_REQUIRED WORK:_ What lines below hold the string "more"? Copy them all.

_DATA EXTRACT:_
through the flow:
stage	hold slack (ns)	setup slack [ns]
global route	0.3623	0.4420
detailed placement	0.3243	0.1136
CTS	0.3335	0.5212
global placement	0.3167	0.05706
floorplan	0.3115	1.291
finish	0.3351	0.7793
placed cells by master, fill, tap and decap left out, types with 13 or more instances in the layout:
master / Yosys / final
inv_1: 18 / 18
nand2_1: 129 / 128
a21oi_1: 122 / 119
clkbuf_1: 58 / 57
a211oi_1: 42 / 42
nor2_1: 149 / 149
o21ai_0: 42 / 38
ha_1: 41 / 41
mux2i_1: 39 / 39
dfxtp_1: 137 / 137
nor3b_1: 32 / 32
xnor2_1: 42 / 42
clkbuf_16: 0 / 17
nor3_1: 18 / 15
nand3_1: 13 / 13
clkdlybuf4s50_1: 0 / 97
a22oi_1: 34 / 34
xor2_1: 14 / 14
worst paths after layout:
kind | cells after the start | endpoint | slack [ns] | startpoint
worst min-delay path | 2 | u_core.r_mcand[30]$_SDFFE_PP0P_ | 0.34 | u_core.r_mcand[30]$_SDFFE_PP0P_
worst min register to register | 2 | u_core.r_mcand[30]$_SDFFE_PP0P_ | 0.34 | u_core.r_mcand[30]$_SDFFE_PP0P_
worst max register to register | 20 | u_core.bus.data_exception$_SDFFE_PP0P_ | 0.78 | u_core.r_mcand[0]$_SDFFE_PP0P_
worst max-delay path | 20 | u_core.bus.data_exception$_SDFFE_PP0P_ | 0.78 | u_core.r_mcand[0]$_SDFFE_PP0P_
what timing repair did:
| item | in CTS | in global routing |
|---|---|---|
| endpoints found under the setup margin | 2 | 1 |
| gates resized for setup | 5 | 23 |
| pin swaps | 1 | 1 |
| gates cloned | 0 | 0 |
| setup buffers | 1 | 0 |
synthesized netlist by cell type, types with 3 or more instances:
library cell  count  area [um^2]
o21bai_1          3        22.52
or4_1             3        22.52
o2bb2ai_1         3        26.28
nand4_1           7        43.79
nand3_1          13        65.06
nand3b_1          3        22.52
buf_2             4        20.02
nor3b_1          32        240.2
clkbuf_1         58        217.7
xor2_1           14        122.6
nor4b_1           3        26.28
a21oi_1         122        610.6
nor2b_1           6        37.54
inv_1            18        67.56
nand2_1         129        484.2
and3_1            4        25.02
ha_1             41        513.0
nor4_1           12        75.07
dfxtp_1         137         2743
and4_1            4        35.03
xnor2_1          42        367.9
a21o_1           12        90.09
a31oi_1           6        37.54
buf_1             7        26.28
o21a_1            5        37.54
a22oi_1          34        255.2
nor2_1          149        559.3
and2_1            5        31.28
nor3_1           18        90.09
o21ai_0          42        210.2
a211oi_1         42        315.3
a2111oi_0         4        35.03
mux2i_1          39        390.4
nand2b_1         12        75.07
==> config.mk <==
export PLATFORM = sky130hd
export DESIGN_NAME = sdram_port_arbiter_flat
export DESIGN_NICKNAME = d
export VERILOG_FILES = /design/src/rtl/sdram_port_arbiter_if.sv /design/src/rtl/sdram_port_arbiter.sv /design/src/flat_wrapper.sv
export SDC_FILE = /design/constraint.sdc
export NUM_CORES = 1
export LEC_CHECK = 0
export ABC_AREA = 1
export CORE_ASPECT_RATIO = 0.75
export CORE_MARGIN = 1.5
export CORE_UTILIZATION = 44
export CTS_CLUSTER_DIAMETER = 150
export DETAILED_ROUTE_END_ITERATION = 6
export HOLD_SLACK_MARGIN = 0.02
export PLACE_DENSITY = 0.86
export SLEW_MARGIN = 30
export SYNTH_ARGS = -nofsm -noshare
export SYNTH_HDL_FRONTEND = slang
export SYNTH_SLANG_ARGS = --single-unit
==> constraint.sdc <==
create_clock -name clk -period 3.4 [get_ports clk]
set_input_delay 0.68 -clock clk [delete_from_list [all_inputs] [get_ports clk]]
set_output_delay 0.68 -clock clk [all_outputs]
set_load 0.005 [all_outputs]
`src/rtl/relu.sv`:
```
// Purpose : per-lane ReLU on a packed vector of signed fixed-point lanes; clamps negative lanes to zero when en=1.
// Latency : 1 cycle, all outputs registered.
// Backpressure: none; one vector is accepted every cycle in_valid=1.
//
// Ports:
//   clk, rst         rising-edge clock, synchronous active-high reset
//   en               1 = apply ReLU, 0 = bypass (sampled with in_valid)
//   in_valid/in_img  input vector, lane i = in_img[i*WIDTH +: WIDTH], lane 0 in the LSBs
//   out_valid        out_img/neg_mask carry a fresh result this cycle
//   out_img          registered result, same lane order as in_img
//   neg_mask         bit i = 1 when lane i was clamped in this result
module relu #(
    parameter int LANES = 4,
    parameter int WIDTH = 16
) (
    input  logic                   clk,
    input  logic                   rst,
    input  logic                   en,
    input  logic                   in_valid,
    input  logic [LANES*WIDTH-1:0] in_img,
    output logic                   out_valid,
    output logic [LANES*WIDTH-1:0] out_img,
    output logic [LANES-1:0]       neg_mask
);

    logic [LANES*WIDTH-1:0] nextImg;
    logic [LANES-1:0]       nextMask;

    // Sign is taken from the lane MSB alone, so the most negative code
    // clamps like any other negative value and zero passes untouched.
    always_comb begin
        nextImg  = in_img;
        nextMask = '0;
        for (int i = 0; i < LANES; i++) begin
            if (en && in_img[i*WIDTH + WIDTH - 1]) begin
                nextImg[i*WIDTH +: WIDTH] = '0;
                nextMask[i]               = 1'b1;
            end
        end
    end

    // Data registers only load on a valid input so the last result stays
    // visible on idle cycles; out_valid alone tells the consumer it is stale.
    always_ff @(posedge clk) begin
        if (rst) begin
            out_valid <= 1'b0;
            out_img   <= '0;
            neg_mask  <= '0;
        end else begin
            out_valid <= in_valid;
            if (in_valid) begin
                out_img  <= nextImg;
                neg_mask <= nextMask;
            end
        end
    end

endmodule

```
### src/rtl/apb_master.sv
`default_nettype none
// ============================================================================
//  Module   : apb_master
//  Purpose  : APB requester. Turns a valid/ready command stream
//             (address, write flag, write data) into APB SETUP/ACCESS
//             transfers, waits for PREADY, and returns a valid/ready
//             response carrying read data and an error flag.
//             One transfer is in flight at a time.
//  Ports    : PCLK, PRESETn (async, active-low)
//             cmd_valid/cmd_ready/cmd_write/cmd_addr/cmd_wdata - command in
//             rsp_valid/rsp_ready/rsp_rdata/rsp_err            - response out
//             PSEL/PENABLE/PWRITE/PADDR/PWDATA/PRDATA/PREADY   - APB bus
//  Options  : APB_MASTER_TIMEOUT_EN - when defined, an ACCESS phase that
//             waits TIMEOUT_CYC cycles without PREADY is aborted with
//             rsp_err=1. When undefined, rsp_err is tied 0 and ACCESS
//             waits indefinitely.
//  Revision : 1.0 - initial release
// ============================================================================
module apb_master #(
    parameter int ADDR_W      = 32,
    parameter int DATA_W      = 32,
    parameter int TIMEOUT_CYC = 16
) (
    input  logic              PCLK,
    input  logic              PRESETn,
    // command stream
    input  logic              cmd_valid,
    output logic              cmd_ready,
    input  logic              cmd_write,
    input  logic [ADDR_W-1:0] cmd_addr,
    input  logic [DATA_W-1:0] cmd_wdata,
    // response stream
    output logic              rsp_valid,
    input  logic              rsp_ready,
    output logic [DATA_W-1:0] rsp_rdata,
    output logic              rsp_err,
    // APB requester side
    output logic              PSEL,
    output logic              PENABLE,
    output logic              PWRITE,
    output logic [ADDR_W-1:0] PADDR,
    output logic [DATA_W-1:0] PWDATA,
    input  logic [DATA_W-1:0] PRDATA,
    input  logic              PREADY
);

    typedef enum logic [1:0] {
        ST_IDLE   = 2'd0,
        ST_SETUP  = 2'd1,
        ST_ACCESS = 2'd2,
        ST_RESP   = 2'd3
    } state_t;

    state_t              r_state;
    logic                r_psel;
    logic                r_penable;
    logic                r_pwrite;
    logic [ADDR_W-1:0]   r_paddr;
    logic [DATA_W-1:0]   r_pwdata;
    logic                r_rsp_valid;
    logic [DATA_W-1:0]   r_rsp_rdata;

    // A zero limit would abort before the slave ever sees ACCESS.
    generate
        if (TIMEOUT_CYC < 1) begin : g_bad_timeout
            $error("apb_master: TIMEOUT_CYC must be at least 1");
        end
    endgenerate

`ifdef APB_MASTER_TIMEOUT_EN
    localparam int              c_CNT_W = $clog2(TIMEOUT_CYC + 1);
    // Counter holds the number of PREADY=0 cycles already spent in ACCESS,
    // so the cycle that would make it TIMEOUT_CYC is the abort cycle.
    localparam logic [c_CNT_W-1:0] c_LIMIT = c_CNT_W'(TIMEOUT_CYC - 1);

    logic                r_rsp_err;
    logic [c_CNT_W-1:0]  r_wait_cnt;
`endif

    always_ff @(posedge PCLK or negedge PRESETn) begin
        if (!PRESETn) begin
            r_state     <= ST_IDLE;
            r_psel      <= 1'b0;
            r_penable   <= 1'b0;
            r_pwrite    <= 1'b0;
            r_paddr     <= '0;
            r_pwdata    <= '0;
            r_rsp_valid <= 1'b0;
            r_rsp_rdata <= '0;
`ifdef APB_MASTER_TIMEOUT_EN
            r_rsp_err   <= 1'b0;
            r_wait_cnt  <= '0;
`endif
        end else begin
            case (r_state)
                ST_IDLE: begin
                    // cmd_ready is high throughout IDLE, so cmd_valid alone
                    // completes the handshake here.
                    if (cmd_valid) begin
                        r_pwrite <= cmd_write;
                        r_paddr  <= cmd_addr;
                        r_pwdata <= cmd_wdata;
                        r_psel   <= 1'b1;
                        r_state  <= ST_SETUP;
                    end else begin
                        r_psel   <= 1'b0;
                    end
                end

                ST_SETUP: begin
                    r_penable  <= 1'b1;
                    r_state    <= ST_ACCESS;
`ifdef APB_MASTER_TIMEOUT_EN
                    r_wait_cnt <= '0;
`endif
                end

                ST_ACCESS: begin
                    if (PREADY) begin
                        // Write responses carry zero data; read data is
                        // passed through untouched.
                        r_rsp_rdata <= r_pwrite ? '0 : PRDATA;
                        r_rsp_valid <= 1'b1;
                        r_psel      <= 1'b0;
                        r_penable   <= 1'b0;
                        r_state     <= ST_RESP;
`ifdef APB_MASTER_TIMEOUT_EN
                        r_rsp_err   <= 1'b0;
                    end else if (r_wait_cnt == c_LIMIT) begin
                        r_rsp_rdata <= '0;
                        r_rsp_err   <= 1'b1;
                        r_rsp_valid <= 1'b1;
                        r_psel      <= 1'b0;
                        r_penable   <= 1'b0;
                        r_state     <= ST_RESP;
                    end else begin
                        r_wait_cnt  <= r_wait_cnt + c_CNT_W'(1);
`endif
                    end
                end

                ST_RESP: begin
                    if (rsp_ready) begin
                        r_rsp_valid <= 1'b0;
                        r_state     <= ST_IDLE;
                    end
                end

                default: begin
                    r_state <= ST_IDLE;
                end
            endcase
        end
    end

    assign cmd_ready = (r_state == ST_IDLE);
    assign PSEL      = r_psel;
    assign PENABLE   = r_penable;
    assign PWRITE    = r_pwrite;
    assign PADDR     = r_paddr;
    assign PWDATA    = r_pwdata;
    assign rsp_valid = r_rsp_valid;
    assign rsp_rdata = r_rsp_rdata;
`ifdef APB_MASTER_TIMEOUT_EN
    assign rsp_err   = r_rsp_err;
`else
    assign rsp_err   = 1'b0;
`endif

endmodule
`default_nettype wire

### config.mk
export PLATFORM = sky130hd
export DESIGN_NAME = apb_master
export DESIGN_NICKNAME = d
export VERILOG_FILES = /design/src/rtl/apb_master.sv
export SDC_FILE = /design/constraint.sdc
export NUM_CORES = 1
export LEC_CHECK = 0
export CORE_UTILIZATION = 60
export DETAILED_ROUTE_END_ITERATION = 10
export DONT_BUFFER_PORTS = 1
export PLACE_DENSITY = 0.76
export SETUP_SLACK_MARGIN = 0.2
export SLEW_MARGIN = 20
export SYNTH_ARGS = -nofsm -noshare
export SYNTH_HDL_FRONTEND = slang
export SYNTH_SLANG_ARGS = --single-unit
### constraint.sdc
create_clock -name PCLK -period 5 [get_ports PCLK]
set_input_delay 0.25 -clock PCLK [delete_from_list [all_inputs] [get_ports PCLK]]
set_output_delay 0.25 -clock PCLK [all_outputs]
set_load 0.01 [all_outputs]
...
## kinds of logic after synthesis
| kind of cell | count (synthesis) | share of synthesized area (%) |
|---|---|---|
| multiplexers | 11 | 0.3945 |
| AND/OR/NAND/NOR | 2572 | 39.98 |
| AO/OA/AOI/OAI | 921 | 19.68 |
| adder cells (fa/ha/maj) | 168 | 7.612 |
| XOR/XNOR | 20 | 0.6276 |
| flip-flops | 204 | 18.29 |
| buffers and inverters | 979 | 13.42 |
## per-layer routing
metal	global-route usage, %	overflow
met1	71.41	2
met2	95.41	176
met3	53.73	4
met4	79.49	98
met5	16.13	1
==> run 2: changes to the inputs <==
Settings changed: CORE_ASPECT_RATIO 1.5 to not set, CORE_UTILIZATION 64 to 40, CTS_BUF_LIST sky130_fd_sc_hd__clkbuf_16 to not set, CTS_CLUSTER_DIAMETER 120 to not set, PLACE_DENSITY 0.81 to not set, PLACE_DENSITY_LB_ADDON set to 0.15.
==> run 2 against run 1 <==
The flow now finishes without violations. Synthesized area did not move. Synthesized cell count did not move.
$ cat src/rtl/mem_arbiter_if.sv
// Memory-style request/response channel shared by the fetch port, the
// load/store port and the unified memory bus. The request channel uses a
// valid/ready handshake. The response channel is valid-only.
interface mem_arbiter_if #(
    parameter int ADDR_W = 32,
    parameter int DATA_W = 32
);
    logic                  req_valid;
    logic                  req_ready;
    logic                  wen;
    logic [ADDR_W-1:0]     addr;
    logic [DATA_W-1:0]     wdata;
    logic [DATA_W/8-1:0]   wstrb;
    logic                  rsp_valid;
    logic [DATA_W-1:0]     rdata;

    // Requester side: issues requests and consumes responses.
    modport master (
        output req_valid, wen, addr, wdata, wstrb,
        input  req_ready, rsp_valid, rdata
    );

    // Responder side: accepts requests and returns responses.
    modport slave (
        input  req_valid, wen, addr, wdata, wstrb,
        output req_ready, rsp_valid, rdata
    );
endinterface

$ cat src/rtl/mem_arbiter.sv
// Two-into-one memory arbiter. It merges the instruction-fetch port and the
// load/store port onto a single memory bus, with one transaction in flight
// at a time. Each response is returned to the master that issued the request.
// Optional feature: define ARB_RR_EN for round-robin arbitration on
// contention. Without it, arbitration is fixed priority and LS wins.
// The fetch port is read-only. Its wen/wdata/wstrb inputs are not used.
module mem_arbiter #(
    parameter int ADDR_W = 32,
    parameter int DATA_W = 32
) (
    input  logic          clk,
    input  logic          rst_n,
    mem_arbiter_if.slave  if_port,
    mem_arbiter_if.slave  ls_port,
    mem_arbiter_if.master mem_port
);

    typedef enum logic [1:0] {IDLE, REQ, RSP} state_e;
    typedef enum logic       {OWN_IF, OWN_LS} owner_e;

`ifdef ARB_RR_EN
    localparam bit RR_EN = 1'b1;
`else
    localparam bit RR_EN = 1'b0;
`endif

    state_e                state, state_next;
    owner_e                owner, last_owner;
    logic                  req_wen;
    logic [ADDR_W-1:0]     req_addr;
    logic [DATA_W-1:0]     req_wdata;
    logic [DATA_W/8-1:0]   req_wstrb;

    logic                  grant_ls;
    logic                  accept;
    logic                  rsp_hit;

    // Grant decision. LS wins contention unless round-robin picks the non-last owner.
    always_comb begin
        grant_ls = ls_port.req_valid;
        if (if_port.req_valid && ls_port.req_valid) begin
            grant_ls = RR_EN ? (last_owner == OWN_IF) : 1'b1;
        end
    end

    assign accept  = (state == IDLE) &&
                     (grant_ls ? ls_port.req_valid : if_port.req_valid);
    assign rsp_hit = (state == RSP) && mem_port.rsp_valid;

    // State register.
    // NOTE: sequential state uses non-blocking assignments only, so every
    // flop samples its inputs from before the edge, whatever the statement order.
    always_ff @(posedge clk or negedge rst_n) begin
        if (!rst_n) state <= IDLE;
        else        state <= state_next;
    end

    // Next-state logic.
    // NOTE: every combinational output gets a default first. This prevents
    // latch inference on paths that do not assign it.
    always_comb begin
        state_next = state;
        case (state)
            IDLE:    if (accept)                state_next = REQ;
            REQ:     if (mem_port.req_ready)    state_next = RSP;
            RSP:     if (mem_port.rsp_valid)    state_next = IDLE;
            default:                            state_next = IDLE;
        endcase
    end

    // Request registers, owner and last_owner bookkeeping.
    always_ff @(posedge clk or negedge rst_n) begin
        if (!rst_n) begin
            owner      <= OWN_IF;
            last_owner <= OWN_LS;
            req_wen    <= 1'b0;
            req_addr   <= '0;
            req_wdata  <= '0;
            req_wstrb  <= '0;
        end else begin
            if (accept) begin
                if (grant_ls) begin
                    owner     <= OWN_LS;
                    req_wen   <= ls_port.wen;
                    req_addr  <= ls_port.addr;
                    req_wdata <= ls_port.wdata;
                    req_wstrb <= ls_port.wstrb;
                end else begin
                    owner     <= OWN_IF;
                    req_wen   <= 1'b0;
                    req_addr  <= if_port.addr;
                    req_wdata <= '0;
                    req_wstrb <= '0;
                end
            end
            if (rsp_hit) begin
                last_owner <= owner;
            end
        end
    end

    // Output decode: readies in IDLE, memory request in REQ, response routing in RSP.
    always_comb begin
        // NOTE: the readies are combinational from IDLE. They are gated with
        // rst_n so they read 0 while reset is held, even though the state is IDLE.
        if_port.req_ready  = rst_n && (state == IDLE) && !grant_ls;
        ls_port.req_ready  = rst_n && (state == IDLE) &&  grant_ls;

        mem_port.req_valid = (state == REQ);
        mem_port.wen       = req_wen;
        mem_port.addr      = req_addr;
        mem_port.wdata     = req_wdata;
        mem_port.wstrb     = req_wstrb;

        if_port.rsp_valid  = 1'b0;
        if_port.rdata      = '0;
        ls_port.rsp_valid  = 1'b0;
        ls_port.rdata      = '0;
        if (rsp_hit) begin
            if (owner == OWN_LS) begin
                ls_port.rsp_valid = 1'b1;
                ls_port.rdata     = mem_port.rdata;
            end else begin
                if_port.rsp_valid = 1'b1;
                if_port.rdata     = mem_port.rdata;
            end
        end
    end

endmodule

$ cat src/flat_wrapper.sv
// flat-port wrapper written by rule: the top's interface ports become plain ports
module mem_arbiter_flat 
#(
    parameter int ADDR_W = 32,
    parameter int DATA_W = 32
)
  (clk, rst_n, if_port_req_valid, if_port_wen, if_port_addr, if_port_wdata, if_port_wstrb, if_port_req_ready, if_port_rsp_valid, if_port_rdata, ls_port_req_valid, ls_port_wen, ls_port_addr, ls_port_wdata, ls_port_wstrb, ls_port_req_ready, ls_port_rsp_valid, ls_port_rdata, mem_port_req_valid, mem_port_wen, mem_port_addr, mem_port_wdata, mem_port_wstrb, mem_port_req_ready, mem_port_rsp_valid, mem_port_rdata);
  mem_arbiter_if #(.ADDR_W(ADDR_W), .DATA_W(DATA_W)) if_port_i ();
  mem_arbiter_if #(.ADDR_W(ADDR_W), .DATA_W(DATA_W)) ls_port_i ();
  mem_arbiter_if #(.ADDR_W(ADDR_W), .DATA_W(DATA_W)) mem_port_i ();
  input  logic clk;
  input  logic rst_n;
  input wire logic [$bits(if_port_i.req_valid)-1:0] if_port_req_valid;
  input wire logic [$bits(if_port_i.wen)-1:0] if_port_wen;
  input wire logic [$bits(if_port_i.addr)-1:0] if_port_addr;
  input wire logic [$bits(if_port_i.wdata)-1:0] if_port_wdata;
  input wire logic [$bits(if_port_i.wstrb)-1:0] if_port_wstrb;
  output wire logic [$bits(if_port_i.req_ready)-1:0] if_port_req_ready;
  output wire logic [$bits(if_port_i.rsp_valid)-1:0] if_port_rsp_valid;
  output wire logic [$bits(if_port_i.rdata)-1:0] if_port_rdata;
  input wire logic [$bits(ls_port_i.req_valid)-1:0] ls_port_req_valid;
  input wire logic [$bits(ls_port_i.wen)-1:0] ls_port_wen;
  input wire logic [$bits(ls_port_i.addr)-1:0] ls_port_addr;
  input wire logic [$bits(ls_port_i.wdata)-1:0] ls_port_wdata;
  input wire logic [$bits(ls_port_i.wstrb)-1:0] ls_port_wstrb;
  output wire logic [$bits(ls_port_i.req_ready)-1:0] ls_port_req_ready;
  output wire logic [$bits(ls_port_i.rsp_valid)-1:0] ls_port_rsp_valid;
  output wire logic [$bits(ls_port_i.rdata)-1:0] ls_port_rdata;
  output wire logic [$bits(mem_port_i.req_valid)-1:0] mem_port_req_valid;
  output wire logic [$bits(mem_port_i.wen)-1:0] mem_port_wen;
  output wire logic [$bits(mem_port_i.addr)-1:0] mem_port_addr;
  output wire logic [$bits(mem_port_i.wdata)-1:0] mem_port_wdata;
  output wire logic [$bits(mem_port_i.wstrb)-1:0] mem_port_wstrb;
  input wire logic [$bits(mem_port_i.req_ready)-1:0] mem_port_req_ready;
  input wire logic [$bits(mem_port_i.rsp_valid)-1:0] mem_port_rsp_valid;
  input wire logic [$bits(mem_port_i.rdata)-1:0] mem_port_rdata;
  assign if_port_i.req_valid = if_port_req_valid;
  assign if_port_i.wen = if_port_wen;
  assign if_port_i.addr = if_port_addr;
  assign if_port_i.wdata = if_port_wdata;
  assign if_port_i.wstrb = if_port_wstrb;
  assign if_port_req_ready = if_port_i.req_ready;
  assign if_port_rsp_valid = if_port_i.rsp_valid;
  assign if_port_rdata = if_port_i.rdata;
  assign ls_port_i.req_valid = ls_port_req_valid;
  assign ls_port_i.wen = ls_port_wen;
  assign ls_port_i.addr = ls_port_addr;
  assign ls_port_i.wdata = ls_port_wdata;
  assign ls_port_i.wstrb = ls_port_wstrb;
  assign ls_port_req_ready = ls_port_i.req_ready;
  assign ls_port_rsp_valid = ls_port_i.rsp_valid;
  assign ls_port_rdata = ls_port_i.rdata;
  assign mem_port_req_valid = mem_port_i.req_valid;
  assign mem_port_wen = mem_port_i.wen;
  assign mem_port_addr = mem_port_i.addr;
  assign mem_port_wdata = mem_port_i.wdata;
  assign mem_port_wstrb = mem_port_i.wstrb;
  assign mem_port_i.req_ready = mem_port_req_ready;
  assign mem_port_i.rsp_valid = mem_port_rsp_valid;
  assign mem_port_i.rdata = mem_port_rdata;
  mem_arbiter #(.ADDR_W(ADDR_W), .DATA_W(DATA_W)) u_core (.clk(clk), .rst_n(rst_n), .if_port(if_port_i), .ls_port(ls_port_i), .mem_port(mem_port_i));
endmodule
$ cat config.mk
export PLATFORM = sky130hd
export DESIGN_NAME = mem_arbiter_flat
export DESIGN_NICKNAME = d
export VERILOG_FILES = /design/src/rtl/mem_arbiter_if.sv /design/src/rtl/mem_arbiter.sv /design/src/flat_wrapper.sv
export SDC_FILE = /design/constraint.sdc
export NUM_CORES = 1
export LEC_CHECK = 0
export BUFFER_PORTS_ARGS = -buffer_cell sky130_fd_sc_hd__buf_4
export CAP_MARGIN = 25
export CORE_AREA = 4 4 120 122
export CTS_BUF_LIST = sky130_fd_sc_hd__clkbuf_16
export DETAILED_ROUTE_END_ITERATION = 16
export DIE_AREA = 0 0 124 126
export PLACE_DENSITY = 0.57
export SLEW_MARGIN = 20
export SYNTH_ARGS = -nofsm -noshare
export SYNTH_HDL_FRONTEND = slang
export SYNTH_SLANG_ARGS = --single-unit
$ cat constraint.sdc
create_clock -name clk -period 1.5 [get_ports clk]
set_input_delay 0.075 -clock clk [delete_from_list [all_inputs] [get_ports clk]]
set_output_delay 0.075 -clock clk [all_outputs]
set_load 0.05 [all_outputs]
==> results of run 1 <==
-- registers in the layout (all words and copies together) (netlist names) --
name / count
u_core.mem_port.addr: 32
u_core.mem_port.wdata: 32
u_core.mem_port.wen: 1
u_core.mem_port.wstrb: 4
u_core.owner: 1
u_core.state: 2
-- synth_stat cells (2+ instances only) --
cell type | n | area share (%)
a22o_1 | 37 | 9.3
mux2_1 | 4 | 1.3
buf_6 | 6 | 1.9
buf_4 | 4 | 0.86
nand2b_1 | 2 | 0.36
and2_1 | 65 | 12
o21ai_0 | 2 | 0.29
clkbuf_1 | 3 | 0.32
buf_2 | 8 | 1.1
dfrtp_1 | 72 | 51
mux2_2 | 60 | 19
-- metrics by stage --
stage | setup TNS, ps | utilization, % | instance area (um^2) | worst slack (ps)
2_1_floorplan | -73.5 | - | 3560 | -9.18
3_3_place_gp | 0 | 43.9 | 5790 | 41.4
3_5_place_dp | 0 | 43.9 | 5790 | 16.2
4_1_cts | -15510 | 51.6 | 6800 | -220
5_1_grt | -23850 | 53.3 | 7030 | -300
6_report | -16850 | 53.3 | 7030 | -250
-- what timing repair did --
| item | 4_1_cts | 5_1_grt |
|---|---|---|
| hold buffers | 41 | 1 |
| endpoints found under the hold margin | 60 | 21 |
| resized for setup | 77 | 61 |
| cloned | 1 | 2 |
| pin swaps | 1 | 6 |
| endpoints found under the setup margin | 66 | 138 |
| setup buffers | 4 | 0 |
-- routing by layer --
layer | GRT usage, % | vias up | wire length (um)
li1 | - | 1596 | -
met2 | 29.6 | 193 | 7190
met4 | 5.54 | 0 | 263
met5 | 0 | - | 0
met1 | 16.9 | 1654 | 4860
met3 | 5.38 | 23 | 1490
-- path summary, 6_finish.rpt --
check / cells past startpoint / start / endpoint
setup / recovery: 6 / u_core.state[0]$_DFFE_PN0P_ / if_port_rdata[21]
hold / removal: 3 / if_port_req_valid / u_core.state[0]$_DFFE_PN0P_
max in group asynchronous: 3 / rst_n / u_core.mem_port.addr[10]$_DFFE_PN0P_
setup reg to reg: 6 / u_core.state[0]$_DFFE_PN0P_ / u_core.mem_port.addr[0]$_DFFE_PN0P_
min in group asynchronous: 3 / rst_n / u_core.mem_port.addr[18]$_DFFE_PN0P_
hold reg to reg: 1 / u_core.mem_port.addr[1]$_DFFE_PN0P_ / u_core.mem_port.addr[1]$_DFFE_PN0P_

_SOLUTION:_
placed cells by master, fill, tap and decap left out, types with 13 or more instances in the layout:
synthesized netlist by cell type, types with 3 or more instances:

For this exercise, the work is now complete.